**What is required**
Starting at the top of the entries below, set down each line exactly as written, and stop after the line containing "<= cnt < hi.".

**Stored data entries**
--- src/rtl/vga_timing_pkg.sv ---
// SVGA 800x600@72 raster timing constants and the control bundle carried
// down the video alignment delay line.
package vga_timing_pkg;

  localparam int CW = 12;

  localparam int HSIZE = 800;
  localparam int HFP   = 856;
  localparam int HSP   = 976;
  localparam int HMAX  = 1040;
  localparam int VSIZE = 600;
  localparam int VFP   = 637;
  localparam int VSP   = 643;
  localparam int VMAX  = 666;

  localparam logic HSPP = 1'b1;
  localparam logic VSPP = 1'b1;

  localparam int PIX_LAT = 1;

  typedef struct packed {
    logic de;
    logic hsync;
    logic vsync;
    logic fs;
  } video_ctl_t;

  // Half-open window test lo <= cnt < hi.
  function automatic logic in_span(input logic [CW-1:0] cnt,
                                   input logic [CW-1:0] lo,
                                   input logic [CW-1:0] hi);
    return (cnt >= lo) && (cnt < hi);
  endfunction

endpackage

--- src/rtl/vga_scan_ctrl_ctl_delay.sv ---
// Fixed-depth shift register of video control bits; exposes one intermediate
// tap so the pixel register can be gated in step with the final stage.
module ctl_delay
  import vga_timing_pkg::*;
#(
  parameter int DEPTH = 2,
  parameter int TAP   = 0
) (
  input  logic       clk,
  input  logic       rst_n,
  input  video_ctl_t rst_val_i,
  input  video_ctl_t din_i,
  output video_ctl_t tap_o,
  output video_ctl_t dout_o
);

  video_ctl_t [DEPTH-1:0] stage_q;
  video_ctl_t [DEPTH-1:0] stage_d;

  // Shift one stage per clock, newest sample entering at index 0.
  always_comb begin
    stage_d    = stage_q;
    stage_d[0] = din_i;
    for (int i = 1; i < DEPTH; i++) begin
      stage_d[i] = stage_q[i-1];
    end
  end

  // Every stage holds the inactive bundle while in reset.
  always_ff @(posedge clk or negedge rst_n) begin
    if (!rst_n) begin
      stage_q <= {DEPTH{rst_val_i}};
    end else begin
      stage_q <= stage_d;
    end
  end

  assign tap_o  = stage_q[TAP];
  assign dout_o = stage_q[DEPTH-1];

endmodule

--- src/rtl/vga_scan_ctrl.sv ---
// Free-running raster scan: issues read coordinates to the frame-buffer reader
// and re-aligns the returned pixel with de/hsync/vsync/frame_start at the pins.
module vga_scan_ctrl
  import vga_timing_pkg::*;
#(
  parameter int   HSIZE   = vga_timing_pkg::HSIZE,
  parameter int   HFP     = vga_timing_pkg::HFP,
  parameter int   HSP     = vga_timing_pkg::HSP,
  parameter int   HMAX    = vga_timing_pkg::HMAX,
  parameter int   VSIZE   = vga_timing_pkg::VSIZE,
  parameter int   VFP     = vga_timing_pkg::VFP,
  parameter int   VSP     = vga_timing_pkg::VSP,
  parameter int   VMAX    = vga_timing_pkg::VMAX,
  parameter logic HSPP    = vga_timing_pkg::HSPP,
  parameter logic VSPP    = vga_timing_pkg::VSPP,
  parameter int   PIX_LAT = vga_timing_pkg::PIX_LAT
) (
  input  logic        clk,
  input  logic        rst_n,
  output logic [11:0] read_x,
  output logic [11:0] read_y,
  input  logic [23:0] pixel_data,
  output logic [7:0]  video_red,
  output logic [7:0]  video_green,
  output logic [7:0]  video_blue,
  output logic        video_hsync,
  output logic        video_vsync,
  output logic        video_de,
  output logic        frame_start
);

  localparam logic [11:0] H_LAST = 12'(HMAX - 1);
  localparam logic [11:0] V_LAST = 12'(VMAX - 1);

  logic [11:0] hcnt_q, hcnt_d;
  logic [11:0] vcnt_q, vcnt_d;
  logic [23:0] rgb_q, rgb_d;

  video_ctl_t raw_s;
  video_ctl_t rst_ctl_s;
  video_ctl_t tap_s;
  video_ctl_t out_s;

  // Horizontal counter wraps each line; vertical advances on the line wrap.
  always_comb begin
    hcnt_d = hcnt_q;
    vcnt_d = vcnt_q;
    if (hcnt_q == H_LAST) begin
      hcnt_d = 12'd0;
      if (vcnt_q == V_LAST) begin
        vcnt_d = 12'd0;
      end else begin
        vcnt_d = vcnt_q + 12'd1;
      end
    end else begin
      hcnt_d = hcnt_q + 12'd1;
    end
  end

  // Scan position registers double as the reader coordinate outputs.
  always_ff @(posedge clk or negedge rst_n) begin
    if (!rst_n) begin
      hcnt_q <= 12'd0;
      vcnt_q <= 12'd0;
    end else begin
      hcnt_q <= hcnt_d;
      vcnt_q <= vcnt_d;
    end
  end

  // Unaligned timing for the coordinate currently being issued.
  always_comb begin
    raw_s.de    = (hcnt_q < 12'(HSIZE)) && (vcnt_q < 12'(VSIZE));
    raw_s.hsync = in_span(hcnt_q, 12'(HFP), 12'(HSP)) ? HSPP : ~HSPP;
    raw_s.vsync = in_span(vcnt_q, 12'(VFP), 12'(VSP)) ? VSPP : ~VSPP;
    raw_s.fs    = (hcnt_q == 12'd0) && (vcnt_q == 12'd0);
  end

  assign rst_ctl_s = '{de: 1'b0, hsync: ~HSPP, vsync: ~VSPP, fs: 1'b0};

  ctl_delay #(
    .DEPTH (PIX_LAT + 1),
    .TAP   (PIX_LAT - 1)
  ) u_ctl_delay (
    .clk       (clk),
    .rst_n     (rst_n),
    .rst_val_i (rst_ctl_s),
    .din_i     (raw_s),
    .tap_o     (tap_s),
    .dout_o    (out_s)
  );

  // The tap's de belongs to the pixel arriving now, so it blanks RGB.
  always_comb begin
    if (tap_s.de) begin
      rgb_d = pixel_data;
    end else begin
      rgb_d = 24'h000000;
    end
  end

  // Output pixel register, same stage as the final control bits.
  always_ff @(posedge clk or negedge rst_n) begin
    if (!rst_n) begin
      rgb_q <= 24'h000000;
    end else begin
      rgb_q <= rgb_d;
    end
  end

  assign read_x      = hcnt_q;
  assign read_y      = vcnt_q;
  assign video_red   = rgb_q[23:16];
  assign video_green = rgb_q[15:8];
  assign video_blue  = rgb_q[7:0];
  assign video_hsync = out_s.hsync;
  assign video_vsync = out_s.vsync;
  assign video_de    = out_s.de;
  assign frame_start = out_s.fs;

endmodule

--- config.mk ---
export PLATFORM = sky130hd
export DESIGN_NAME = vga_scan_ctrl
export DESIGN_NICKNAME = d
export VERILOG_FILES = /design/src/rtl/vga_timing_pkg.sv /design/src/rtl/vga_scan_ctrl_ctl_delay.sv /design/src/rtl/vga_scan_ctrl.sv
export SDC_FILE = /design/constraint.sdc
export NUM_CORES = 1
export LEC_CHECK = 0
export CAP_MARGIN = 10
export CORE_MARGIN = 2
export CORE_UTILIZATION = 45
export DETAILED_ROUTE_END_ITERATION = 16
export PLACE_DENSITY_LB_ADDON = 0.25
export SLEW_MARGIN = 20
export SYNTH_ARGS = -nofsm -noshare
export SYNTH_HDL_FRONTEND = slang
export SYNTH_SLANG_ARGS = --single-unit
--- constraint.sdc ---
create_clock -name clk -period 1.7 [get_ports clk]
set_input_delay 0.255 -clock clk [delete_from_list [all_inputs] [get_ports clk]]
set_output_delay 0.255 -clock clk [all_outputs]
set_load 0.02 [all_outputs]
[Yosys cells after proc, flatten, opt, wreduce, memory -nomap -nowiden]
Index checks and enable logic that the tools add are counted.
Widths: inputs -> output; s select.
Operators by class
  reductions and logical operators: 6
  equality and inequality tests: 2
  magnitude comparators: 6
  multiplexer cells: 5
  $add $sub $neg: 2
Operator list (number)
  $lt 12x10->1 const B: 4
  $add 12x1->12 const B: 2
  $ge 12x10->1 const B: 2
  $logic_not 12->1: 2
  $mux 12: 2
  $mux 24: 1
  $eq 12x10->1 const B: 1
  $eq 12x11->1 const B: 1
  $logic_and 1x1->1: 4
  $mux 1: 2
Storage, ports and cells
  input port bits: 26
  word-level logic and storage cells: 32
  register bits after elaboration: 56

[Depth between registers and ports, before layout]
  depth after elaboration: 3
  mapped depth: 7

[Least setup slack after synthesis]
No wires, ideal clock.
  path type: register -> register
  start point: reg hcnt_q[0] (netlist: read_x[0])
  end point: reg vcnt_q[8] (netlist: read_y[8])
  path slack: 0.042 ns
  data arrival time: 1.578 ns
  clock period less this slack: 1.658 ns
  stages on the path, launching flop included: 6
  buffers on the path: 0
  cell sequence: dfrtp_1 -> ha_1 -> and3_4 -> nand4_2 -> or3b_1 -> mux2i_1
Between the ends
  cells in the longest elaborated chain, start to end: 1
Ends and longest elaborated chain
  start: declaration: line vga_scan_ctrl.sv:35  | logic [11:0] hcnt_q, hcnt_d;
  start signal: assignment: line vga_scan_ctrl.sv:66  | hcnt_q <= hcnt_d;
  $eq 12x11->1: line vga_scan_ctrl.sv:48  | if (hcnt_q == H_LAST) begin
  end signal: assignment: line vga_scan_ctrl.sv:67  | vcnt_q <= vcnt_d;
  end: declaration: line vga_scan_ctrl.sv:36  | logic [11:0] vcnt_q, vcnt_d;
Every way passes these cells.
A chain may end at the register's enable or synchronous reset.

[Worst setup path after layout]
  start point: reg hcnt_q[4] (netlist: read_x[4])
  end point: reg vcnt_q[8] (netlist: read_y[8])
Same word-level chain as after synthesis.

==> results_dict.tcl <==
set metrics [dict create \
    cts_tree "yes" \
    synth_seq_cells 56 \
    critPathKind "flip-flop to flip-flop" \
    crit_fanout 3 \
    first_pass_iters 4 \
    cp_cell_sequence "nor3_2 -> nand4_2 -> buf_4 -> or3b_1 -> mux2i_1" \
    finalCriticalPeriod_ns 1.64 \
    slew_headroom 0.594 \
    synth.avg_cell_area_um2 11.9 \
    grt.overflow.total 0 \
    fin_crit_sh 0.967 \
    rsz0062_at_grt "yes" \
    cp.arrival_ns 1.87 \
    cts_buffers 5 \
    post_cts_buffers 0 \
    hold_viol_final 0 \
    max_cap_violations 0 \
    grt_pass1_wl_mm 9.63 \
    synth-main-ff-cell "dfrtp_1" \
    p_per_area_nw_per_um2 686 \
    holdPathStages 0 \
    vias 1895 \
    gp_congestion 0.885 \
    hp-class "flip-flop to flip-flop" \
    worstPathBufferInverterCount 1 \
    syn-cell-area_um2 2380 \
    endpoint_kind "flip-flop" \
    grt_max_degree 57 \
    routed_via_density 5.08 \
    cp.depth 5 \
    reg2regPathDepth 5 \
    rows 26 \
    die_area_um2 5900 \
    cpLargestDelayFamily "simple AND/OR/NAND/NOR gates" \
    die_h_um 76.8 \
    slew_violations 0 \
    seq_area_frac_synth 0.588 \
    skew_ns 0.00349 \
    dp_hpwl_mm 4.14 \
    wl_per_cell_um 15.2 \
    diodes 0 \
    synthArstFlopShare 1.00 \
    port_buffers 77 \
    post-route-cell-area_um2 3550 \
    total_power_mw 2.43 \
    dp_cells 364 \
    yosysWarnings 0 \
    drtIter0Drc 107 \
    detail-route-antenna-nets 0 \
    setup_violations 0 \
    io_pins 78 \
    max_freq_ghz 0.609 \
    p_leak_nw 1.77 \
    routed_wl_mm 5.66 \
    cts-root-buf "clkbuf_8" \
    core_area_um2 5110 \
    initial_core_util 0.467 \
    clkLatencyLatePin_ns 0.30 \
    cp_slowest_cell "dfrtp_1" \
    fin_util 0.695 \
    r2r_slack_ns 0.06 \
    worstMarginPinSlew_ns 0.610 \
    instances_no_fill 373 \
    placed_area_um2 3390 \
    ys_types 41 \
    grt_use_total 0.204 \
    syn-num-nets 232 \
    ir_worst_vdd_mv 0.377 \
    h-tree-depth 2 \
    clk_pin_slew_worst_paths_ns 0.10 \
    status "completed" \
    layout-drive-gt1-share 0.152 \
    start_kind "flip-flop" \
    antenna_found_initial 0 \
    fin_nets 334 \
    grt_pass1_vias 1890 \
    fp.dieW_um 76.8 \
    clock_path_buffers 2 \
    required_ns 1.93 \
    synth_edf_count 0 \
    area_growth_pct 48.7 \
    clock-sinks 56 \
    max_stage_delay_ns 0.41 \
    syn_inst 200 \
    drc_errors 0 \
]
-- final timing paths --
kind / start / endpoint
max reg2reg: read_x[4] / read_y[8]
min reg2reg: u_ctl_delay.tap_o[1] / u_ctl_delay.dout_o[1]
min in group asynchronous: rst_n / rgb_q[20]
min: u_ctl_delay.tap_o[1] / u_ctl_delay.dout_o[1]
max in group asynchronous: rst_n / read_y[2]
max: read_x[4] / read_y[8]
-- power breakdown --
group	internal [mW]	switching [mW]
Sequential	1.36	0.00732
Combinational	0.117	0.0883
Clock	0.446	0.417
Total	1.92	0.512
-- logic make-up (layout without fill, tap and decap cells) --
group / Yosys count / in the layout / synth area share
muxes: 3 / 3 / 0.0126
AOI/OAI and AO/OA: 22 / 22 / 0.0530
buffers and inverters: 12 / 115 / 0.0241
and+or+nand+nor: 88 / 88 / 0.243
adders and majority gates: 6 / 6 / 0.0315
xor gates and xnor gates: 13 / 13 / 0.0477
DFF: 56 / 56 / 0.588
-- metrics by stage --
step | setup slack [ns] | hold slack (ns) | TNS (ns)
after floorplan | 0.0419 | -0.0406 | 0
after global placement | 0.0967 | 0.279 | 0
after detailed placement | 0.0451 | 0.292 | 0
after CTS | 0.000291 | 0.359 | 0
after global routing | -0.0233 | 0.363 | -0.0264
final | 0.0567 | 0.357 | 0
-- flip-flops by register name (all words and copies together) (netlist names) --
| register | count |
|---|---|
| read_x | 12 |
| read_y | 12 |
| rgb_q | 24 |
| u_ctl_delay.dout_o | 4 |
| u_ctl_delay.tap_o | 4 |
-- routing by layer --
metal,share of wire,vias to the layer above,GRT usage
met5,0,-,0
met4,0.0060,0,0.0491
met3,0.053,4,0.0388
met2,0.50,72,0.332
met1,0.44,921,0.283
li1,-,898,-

**Written reply**
--- src/rtl/vga_timing_pkg.sv ---
// SVGA 800x600@72 raster timing constants and the control bundle carried
// down the video alignment delay line.
package vga_timing_pkg;

  localparam int CW = 12;

  localparam int HSIZE = 800;
  localparam int HFP   = 856;
  localparam int HSP   = 976;
  localparam int HMAX  = 1040;
  localparam int VSIZE = 600;
  localparam int VFP   = 637;
  localparam int VSP   = 643;
  localparam int VMAX  = 666;

  localparam logic HSPP = 1'b1;
  localparam logic VSPP = 1'b1;

  localparam int PIX_LAT = 1;

  typedef struct packed {
    logic de;
    logic hsync;
    logic vsync;
    logic fs;
  } video_ctl_t;

  // Half-open window test lo <= cnt < hi.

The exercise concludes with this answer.